- Battle of Nir Am: Part of Gaza war
| Location | Israel, Nir Am kibbutz31°31′10″N 34°34′51″E﻿ / ﻿31.51944°N 34.58083°E |

Belligerents
- Hamas Other Palestinian militants: Israel

Commanders and leaders

Casualties and losses
- 65 killed: 2 killed, 1 abducted

= Battle of Nir Am =

2023 battle in Nir Am, Israel

The Battle of Nir Am occurred during the October 7 attacks in Israel, in which militants from Hamas attacked kibbutz Nir Am next to Sderot. The forces of the Golani Brigade and later the Border Guard prevented the militants from penetrating the kibbutz.

== Background ==
On the morning of October 7, 2023, Palestinian militants led by Hamas began an attack on Israel. At least 4,300 rockets were launched at Israel, and approximately 6,000 militants from the Gaza Strip broke through the Gaza–Israel barrier and infiltrated dozens of Israeli settlements and military installations in the Gaza envelope. An estimated 1,195 people were killed in the attacks, and 251 people were abducted to the Gaza Strip. Approximately 1,609 Palestinian militants were also killed.

== Battle ==
At least 65 militants attempted to infiltrate kibbutz Nir Am. The kibbutz's security coordinator, Inbal Rabin-Lieberman, instructed an alert squad to prepare for a battle. She placed ambushes around the kibbutz fence, and recruited additional armed men to reinforce the alert squad. Due to rocket fire, the electricity in Nir Am was cut off, and Lieberman ordered the kibbutz's generator not to be turned on to prevent the opening the kibbutz gates.

Company A of the 13th Battalion of the Golani Brigade, commanded by Major Yoni Cohen, was deployed to defend the kibbutz. The battle began at 6:30 a.m. and lasted about eighteen hours. During the battle, three forces under Yoni's command fought to prevent the militants from reaching the gates. The militants managed to reach the hatchery west of the kibbutz but were stopped by a vehicle checkpoint and an ambush.

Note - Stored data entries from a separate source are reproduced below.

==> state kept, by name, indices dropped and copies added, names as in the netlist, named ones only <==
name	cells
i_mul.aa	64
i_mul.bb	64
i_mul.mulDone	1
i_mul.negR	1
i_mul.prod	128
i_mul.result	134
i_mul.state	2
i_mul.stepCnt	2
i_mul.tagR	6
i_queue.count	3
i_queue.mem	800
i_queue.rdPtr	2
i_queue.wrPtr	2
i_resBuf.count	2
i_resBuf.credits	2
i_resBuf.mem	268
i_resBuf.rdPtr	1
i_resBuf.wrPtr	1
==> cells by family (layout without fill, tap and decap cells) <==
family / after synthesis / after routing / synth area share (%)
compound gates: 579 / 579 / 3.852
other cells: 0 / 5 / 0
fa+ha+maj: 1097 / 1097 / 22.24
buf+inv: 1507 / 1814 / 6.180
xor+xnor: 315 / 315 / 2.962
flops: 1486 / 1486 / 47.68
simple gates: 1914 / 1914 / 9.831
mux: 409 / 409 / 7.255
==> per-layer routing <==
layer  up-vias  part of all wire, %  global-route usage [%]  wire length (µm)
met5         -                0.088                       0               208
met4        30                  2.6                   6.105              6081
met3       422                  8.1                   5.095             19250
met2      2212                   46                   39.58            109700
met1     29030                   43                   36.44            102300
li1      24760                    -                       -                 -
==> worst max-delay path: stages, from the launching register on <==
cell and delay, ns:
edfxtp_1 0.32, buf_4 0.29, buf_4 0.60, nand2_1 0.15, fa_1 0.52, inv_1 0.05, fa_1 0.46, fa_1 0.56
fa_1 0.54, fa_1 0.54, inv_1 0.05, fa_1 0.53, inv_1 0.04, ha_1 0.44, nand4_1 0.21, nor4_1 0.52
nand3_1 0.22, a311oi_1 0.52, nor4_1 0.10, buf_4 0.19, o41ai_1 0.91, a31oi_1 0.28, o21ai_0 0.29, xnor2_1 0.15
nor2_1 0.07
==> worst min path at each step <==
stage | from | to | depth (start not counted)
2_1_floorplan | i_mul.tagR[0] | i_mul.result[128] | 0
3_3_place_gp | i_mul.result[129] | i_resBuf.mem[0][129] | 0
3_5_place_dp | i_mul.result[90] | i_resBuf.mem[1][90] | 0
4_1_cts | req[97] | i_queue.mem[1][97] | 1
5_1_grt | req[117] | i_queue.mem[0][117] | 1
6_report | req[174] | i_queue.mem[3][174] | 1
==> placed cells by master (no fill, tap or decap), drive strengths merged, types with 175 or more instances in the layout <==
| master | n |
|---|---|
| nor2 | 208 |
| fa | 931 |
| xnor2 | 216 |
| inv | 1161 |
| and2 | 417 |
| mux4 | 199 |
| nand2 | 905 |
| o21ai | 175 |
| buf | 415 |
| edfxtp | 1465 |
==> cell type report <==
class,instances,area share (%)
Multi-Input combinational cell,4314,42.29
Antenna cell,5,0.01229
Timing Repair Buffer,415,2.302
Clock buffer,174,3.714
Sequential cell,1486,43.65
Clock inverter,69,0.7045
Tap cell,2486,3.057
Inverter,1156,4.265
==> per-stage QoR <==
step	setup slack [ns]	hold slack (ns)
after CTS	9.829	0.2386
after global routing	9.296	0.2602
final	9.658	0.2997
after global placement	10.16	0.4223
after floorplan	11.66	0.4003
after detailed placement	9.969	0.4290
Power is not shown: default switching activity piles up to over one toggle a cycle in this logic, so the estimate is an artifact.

A tank from Battalion 77, commanded by Lieutenant Guy Hayon, took part in the battle. Although the tank was hit by anti-tank fire, the tank and its crew continued the fighting.

Two militants who were able to get past the roadblock began running through a plowed field toward the kibbutz. The alert squad and Golani soldiers shot and killed them. One Israeli citizen, Samer Talalka, was taken hostage and was later mistakenly killed by the IDF.

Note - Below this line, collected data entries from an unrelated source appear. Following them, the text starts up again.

$ cat src/source/clock_mode_pkg.sv
package clock_mode_pkg;

    // operating mode of the clock core
    typedef enum logic [2:0] {
        time_show = 3'd0,  // plain time display
        time_set  = 3'd1,  // hours/minutes being edited
        timer     = 3'd2,
        stopwatch = 3'd3,
        alarm     = 3'd4
    } clock_mode_e;

    // which field the user is editing
    // time_set uses all four values, timer and alarm only 0 and 1
    typedef logic [1:0] edit_place_t;

    // everything the display needs to know about the clock core
    typedef struct packed {
        clock_mode_e mode;               // [7:5]
        edit_place_t edit_place;         // [4:3]
        logic        timer_running;      // [2]
        logic        stopwatch_running;  // [1]
        logic        alarm_armed;        // [0]
    } clock_status_t;

endpackage

$ cat src/source/display_pkg.sv
package display_pkg;

    localparam int NUM_DIGITS = 4;

    typedef logic [3:0] bcd_t;  // one decimal digit

    // digit 0 is the rightmost on the board
    typedef struct packed {
        bcd_t thousands;  // digit 3
        bcd_t hundreds;   // digit 2
        bcd_t tens;       // digit 1
        bcd_t ones;       // digit 0
    } digit_set_t;

    typedef logic [$clog2(NUM_DIGITS)-1:0] digit_idx_t;  // scan position
    typedef logic [NUM_DIGITS-1:0] digit_mask_t;         // bit i is digit i

    // segment bus, index 0 is segment a, low lights the segment
    typedef logic [0:6] seg_t;

    // digit enables of the common-anode display, low selects a digit
    typedef logic [NUM_DIGITS-1:0] anode_t;

    localparam seg_t   SEG_BLANK = 7'b111_1111;  // all segments dark
    localparam anode_t ANODE_OFF = '1;           // no digit driven

    // abcdefg patterns for 0 to 9
    localparam seg_t SEG_DIGIT [10] = '{
        7'b000_0001,  // 0
        7'b100_1111,  // 1
        7'b001_0010,  // 2
        7'b000_0110,  // 3
        7'b100_1100,  // 4
        7'b010_0100,  // 5
        7'b010_0000,  // 6
        7'b000_1111,  // 7
        7'b000_0000,  // 8
        7'b000_0100   // 9
    };

endpackage

$ cat src/source/blink_select.sv
`timescale 1ns/1ps

module blink_select
    import clock_mode_pkg::*, display_pkg::*;
(
    input  clock_status_t status,
    output digit_mask_t   blink_mask
);

    localparam digit_mask_t LOW_PAIR  = digit_mask_t'(4'b0011);  // digits 0 and 1
    localparam digit_mask_t HIGH_PAIR = digit_mask_t'(4'b1100);  // digits 2 and 3
    localparam digit_mask_t ALL_DIGITS = '1;

    // timer and alarm only have two editable fields
    function automatic digit_mask_t two_field_pair(input edit_place_t place);
        digit_mask_t mask;
        case (place)
            2'd0:    mask = LOW_PAIR;
            2'd1:    mask = HIGH_PAIR;
            default: mask = '0;
        endcase
        return mask;
    endfunction

    always_comb begin
        blink_mask = '0;  // time_show and unknown modes
        case (status.mode)
            time_set: begin
                // 0/2 are the low fields, 1/3 the high ones
                if (status.edit_place[0]) begin
                    blink_mask = HIGH_PAIR;
                end else begin
                    blink_mask = LOW_PAIR;
                end
            end
            timer: begin
                if (!status.timer_running) begin  // only editable while stopped
                    blink_mask = two_field_pair(status.edit_place);
                end
            end
            stopwatch: begin
                if (!status.stopwatch_running) begin
                    blink_mask = ALL_DIGITS;  // whole readout blinks when halted
                end
            end
            alarm: begin
                if (!status.alarm_armed) begin
                    blink_mask = two_field_pair(status.edit_place);
                end
            end
            default: begin
                blink_mask = '0;
            end
        endcase
    end

endmodule

$ cat src/source/digit_scanner.sv
`timescale 1ns/1ps

module digit_scanner
    import display_pkg::*;
#(
    parameter int unsigned REFRESH_TICKS = 100_000,    // clocks per digit slot
    parameter int unsigned BLINK_TICKS   = 25_000_000  // clocks per blink half-period
) (
    input  logic       clk_100MHz,
    input  logic       reset,
    output digit_idx_t digit_idx,
    output logic       blink_on
);

    // +1 keeps the width at least one bit for tiny tick counts
    localparam int REFRESH_W = $clog2(REFRESH_TICKS + 1);
    localparam int BLINK_W   = $clog2(BLINK_TICKS + 1);

    localparam logic [REFRESH_W-1:0] REFRESH_LAST = REFRESH_W'(REFRESH_TICKS - 1);
    localparam logic [BLINK_W-1:0]   BLINK_LAST   = BLINK_W'(BLINK_TICKS - 1);

    logic [REFRESH_W-1:0] refresh_count;
    logic [BLINK_W-1:0]   blink_count;
    logic                 refresh_wrap;
    logic                 blink_wrap;

    assign refresh_wrap = (refresh_count == REFRESH_LAST);
    assign blink_wrap   = (blink_count == BLINK_LAST);

    // digit refresh timer
    always_ff @(posedge clk_100MHz or posedge reset) begin
        if (reset) begin
            refresh_count <= '0;
        end else if (refresh_wrap) begin
            refresh_count <= '0;
        end else begin
            refresh_count <= refresh_count + 1'b1;
        end
    end

    // scan index, 3 rolls over to 0
    always_ff @(posedge clk_100MHz or posedge reset) begin
        if (reset) begin
            digit_idx <= '0;
        end else if (refresh_wrap) begin
            digit_idx <= digit_idx + 1'b1;
        end
    end

    // blink timer runs free of the scan
    always_ff @(posedge clk_100MHz or posedge reset) begin
        if (reset) begin
            blink_count <= '0;
        end else if (blink_wrap) begin
            blink_count <= '0;
        end else begin
            blink_count <= blink_count + 1'b1;
        end
    end

    always_ff @(posedge clk_100MHz or posedge reset) begin
        if (reset) begin
            blink_on <= 1'b0;  // starts in the dark half
        end else if (blink_wrap) begin
            blink_on <= ~blink_on;
        end
    end

endmodule

$ cat src/source/segment_encoder.sv
`timescale 1ns/1ps

module segment_encoder
    import display_pkg::*;
(
    input  logic        clk_100MHz,
    input  logic        reset,
    input  digit_set_t  digits,
    input  digit_idx_t  digit_idx,
    input  digit_mask_t blink_mask,
    input  logic        blink_on,
    output seg_t        seg,
    output anode_t      digit
);

    bcd_t   bcd;         // value of the scanned digit
    logic   blanked;
    seg_t   seg_next;
    anode_t anode_next;

    // pick the field for the current slot
    always_comb begin
        case (digit_idx)
            2'd0:    bcd = digits.ones;
            2'd1:    bcd = digits.tens;
            2'd2:    bcd = digits.hundreds;
            default: bcd = digits.thousands;
        endcase
    end

    // edited digits go dark during the off half of the blink
    assign blanked = blink_mask[digit_idx] && !blink_on;

    always_comb begin
        if (blanked) begin
            seg_next = SEG_BLANK;
        end else if (bcd > 4'd9) begin
            seg_next = SEG_BLANK;  // not a decimal code
        end else begin
            seg_next = SEG_DIGIT[bcd];
        end
    end

    // one-cold enable, bit i low for slot i
    assign anode_next = ~(anode_t'(1) << digit_idx);

    // both buses switch on the same edge so no ghosting between digits
    always_ff @(posedge clk_100MHz or posedge reset) begin
        if (reset) begin
            seg   <= SEG_BLANK;
            digit <= ANODE_OFF;
        end else begin
            seg   <= seg_next;
            digit <= anode_next;
        end
    end

endmodule

$ cat src/source/seven_seg.sv
`timescale 1ns/1ps

module seven_seg
    import clock_mode_pkg::*, display_pkg::*;
#(
    parameter int unsigned REFRESH_TICKS = 100_000,    // 1 ms per digit at 100 MHz
    parameter int unsigned BLINK_TICKS   = 25_000_000  // 0.25 s per blink level
) (
    input  logic          clk_100MHz,
    input  logic          reset,
    input  clock_status_t status,
    input  digit_set_t    digits,
    output seg_t          seg,
    output anode_t        digit
);

    digit_mask_t blink_mask;
    digit_idx_t  digit_idx;
    logic        blink_on;

    // which digits belong to the field under edit
    blink_select u_blink_select (
        .status     (status),
        .blink_mask (blink_mask)
    );

    digit_scanner #(
        .REFRESH_TICKS (REFRESH_TICKS),
        .BLINK_TICKS   (BLINK_TICKS)
    ) u_digit_scanner (
        .clk_100MHz (clk_100MHz),
        .reset      (reset),
        .digit_idx  (digit_idx),
        .blink_on   (blink_on)
    );

    // registered segment and anode drive
    segment_encoder u_segment_encoder (
        .clk_100MHz (clk_100MHz),
        .reset      (reset),
        .digits     (digits),
        .digit_idx  (digit_idx),
        .blink_mask (blink_mask),
        .blink_on   (blink_on),
        .seg        (seg),
        .digit      (digit)
    );

endmodule

$ cat config.mk
export PLATFORM = sky130hd
export DESIGN_NAME = seven_seg
export DESIGN_NICKNAME = d
export VERILOG_FILES = /design/src/source/clock_mode_pkg.sv /design/src/source/display_pkg.sv /design/src/source/blink_select.sv /design/src/source/digit_scanner.sv /design/src/source/segment_encoder.sv /design/src/source/seven_seg.sv
export SDC_FILE = /design/constraint.sdc
export NUM_CORES = 1
export LEC_CHECK = 0
export ABC_CLOCK_PERIOD_IN_PS = 2500
export BUFFER_PORTS_ARGS = -buffer_cell sky130_fd_sc_hd__buf_2
export CAP_MARGIN = 30
export CORE_MARGIN = 2
export CORE_UTILIZATION = 55
export CTS_CLUSTER_DIAMETER = 100
export DETAILED_ROUTE_END_ITERATION = 16
export GPL_TIMING_DRIVEN = 1
export MAX_ROUTING_LAYER = met4
export PLACE_DENSITY = 0.76
export SETUP_SLACK_MARGIN = 0.5
export SLEW_MARGIN = 20
export SYNTH_ARGS = -nofsm -noshare
export SYNTH_HDL_FRONTEND = slang
export SYNTH_HIERARCHICAL = 1
export SYNTH_SLANG_ARGS = --single-unit
$ cat constraint.sdc
create_clock -name clk_100MHz -period 2.5 [get_ports clk_100MHz]
set_input_delay 0.125 -clock clk_100MHz [delete_from_list [all_inputs] [get_ports clk_100MHz]]
set_output_delay 0.125 -clock clk_100MHz [all_outputs]
set_load 0.02 [all_outputs]
Yosys cells after proc, flatten, opt, wreduce, memory -nomap -nowiden

Memory sizes are Yosys's and may differ from the RTL's.
Index checks and enable logic that the tools add are counted.

$lt $le $gt $ge: 3
Multiplexer cells: 15
Eq/ne operators: 9
Reductions and logical operators: 4
Add/subtract/negate cells: 3
Bitwise operators: 3
Shifts and indexed selects: 1

Operator list:

| kind                                                  | count |
|---|---|
| 2-to-1 mux 7 bit                                      | 4 |
| adder 25 x 1 -> 25 bit (second input constant)        | 1 |
| == test 25 bit (second input constant)                | 1 |
| 2-to-1 mux 25 bit                                     | 1 |
| adder 17 x 1 -> 17 bit (second input constant)        | 1 |
| == test 17 bit (second input constant)                | 1 |
| 2-to-1 mux 17 bit                                     | 1 |
| 2-to-1 mux 4 bit                                      | 4 |
| one-hot mux 4 bit (4 select lines)                    | 1 |
| one-hot mux 4 bit (3 select lines)                    | 1 |
| one-hot mux 4 bit (2 select lines)                    | 1 |
| == test 3 x 2 -> 1 bit (second input constant)        | 2 |
| >= comparator 5 bit (second input constant)           | 1 |
| NOT 4 -> 5 bit                                        | 1 |
| == test 2 x 1 -> 1 bit (second input constant)        | 2 |
| greater-than comparator 4 bit (second input constant) | 1 |
| logical NOT 2 bit                                     | 2 |
| NOT 4 bit                                             | 1 |
| left shift 1 x 2 -> 4 bit (first input constant)      | 1 |
| == test 3 x 1 -> 1 bit (second input constant)        | 1 |
| == test 3 bit (second input constant)                 | 1 |
| < comparator 2 x 3 -> 1 bit (second input constant)   | 1 |
| adder 2 x 1 -> 2 bit (second input constant)          | 1 |
| binary-select mux 1 bit (select 2 bit)                | 1 |
| 5 further kinds                                       | 5 |

Bits of input ports: 26
Logic and storage cells: 45
Memories kept: 1
ROM bits: 112
Output and inout port bits: 11
Register bits: 56

Memories:

| memory          | depth | bits a word | rd ports | clocked after memory_dff | write ports | RTL line              | text |
|---|---|---|---|---|---|---|---|
| (no name shown) | 16    | 7           | 1        | 0                        | 0           | segment_encoder.sv:40 | `seg_next = SEG_DIGIT[bcd];` |

Depth between registers and ports, before layout

Gate-level depths: netlist of run 1.

Depth after elaboration: 8
Gate-level depth with buffers: 8
Depth with buffers taken out: 7

Cells and area by module

The synthesis of run 1 kept the hierarchy.

By module, submodules not included:

| module          | times used | cells an instance | area an instance (sq um) | seq. area each (sq um) |
|---|---|---|---|---|
| digit_scanner   | 1          | 204               | 2165.8                   | 1126.1 |
| segment_encoder | 1          | 54                | 724.4                    | 289.0 |
| blink_select    | 1          | 13                | 92.6                     | 0.0 |

Worst setup path before layout of run 1

Ideal clock, no wire load.

Kind: reg-to-reg
From: register u_digit_scanner.digit_idx[0]
To: register u_segment_encoder.seg[2]
Period minus slack after synthesis: 1908 ps
Setup slack: 592 ps
Required time: 2419 ps
Arrival time: 1827 ps
Stages on the path, launching flop included: 6
Path buffers: 1
Setup time: 81 ps
Path through: dfrtp_1 > buf_6 > mux4_1 > ha_1 > or3b_1 > o2111ai_2

Word-level cells in the longest chain between the ends: 8
Elaborated cells on any way between the ends: 14
Those cells by class: order compare: 1; eq/ne: 2; mux: 7; bitwise: 1; reduce/logical: 2; memory: 1

Ends and longest elaborated chain:

| what                                                 | RTL line              | text |
|---|---|---|
| from (decl)                                          | digit_scanner.sv:11   | `output digit_idx_t digit_idx,` |
| from (signal assigned)                               | digit_scanner.sv:46   | `digit_idx <= digit_idx + 1'b1;` |
| == test 2 bit (tied with other cells)                | segment_encoder.sv:23 | `case (digit_idx)` |
| one-hot mux 4 bit (3 select lines)                   | segment_encoder.sv:23 |  |
| NOT 4 -> 5 bit (implied by the code)                 | segment_encoder.sv:40 |  |
| memory read (16 x 7 bit)                             | -                     |  |
| 2-to-1 mux 7 bit (implied by the code) (2 in series) | segment_encoder.sv:40 |  |
| 2-to-1 mux 7 bit                                     | segment_encoder.sv:37 | `end else if (bcd > 4'd9) begin` |
| 2-to-1 mux 7 bit *                                   | segment_encoder.sv:35 | `if (blanked) begin` |
| via u_segment_encoder.seg_next[2]                    | segment_encoder.sv:18 | `seg_t seg_next;` |
| to (signal assigned)                                 | segment_encoder.sv:53 | `seg <= seg_next;` |
| to (decl)                                            | segment_encoder.sv:12 | `output seg_t seg,` |

Mark *: on every way through the listed nets, which the timed path passes. The rest lies on a longest branch. The select of a mux whose other input is x is not followed.
A chain may end at the register's enable or synchronous reset.

Final worst setup path of run 1

From: register u_digit_scanner.blink_count[9]
To: register u_digit_scanner.blink_on

Word-level cells in the longest chain between the ends: 1

Ends and longest elaborated chain:

| what                   | RTL line            | text |
|---|---|---|
| from (decl)            | digit_scanner.sv:23 | `logic [BLINK_W-1:0] blink_count;` |
| from (signal assigned) | digit_scanner.sv:57 | `blink_count <= blink_count + 1'b1;` |
| == test 25 bit         | digit_scanner.sv:28 | `assign blink_wrap = (blink_count == BLINK_LAST);` |
| to (signal assigned)   | digit_scanner.sv:65 | `blink_on <= ~blink_on;` |
| to (decl)              | digit_scanner.sv:12 | `output logic blink_on` |

No other way between the ends.

==> results of run 1 <==
==> metal layers <==
metal	part of all wire	wire length [microns]	vias to the layer above
met5	0	0	-
met4	0.014	76	0
met3	0.027	149	12
met2	0.50	2750	45
met1	0.46	2550	1036
li1	-	-	1054
==> cell type report <==
| type | count | area (sq um) | share of cell area |
|---|---|---|---|
| Multi-Input combinational cell | 194 | 1460 | 0.436 |
| Sequential cell | 56 | 1420 | 0.422 |
| Timing Repair Buffer | 44 | 263 | 0.0783 |
| Clock buffer | 8 | 90.1 | 0.0268 |
| Tap cell | 70 | 87.6 | 0.0261 |
| Inverter | 9 | 33.8 | 0.0101 |
==> registers in the layout, summed over array words and instances, names as in the netlist <==
signal,count
u_digit_scanner/refresh_count,17
u_digit_scanner/blink_count,25
u_digit_scanner/digit_idx,2
u_segment_encoder/seg,7
u_digit_scanner/blink_on,1
u_segment_encoder/digit,4
==> kinds of logic (layout without fill, tap and decap cells) <==
kind of cell    after synthesis  in the layout  synth area share
buf+inv                      21             61            0.0373
xor+xnor                     31             31            0.0935
simple gates                113            113             0.230
flops                        56             56             0.474
fa+ha+maj                     8              8            0.0336
compound gates               28             28            0.0642
mux                          14             14            0.0667
==> power breakdown <==
part / internal [mW] / switching (mW)
clock network: 0.227 / 0.266
logic: 0.0535 / 0.0759
registers: 0.926 / 0.00190
==> layout by cell type (no fill, tap or decap), drive strengths merged, types with 2 or more instances in the layout <==
master   n
or3      3
dfstp   11
nor4     3
a21oi    5
ha       8
and2b    2
inv      8
xor2    16
nor3     6
buf     43
and4     9
and3     6
xnor2   15
o21ai   11
o311ai   2
nand2   15
dfrtp   45
nor4b    2
nand4   12
or3b     2
or4      2
nor3b    4
or2b     2
mux4     4
nor2    20
nor2b    3
mux2i    9
o211ai   3
nand2b   2
clkbuf   8
nand3   15
==> repair_timing <==
action,4_1_cts,5_1_grt
pin swaps,1,1
setup endpoints to repair,12,19
hold buffers,1,0
resized for setup,0,6
setup buffers,2,2
endpoints found under the hold margin,22,0
==> worst reg2reg max path, stage by stage, from the launching register on <==
cell and delay [ns]:
sky130_fd_sc_hd__dfrtp_2 0.48, sky130_fd_sc_hd__or4bb_1 0.51, sky130_fd_sc_hd__or4_4 0.48, sky130_fd_sc_hd__nor2_4 0.16
sky130_fd_sc_hd__buf_12 0.13, sky130_fd_sc_hd__xor2_2 0.12
==> metrics by stage <==
step	total power [mW]	cells	util	worst slack (ns)
after floorplan	1.03	271	-	0.592
after global placement	1.07	367	0.616	0.388
after detailed placement	1.07	367	0.616	0.379
after CTS	1.57	378	0.641	0.515
after global routing	1.63	381	0.649	0.463
final	1.55	381	0.649	0.541
==> worst min-delay path by stage <==
stage          startpoint                                  endpoint  slack (ns)  cells past startpoint
6_report            reset  u_digit_scanner/digit_idx[0]$_DFFE_PP0N_        0.32                      3
5_1_grt             reset  u_digit_scanner/digit_idx[0]$_DFFE_PP0N_        0.33                      3
4_1_cts         digits[3]        u_segment_encoder/seg[1]$_DFF_PP1_        0.36                      3
3_5_place_dp        reset  u_digit_scanner/digit_idx[0]$_DFFE_PP0N_        0.24                      2
3_3_place_gp        reset      u_digit_scanner/blink_on$_DFFE_PP0N_        0.23                      2
2_1_floorplan       reset      u_segment_encoder/digit[0]$_DFF_PP1_        0.23                      1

During the battle, Corporal Matan Abergil was killed after jumping on a grenade to save the lives of six soldiers with him. Later, soldiers from the Border Guard Tactical Brigade were deployed to the kibbutz. They arrived at the kibbutz at 11:15 and continued west toward the hatchery. The tactical unit beat back the remaining militants, killing some of them.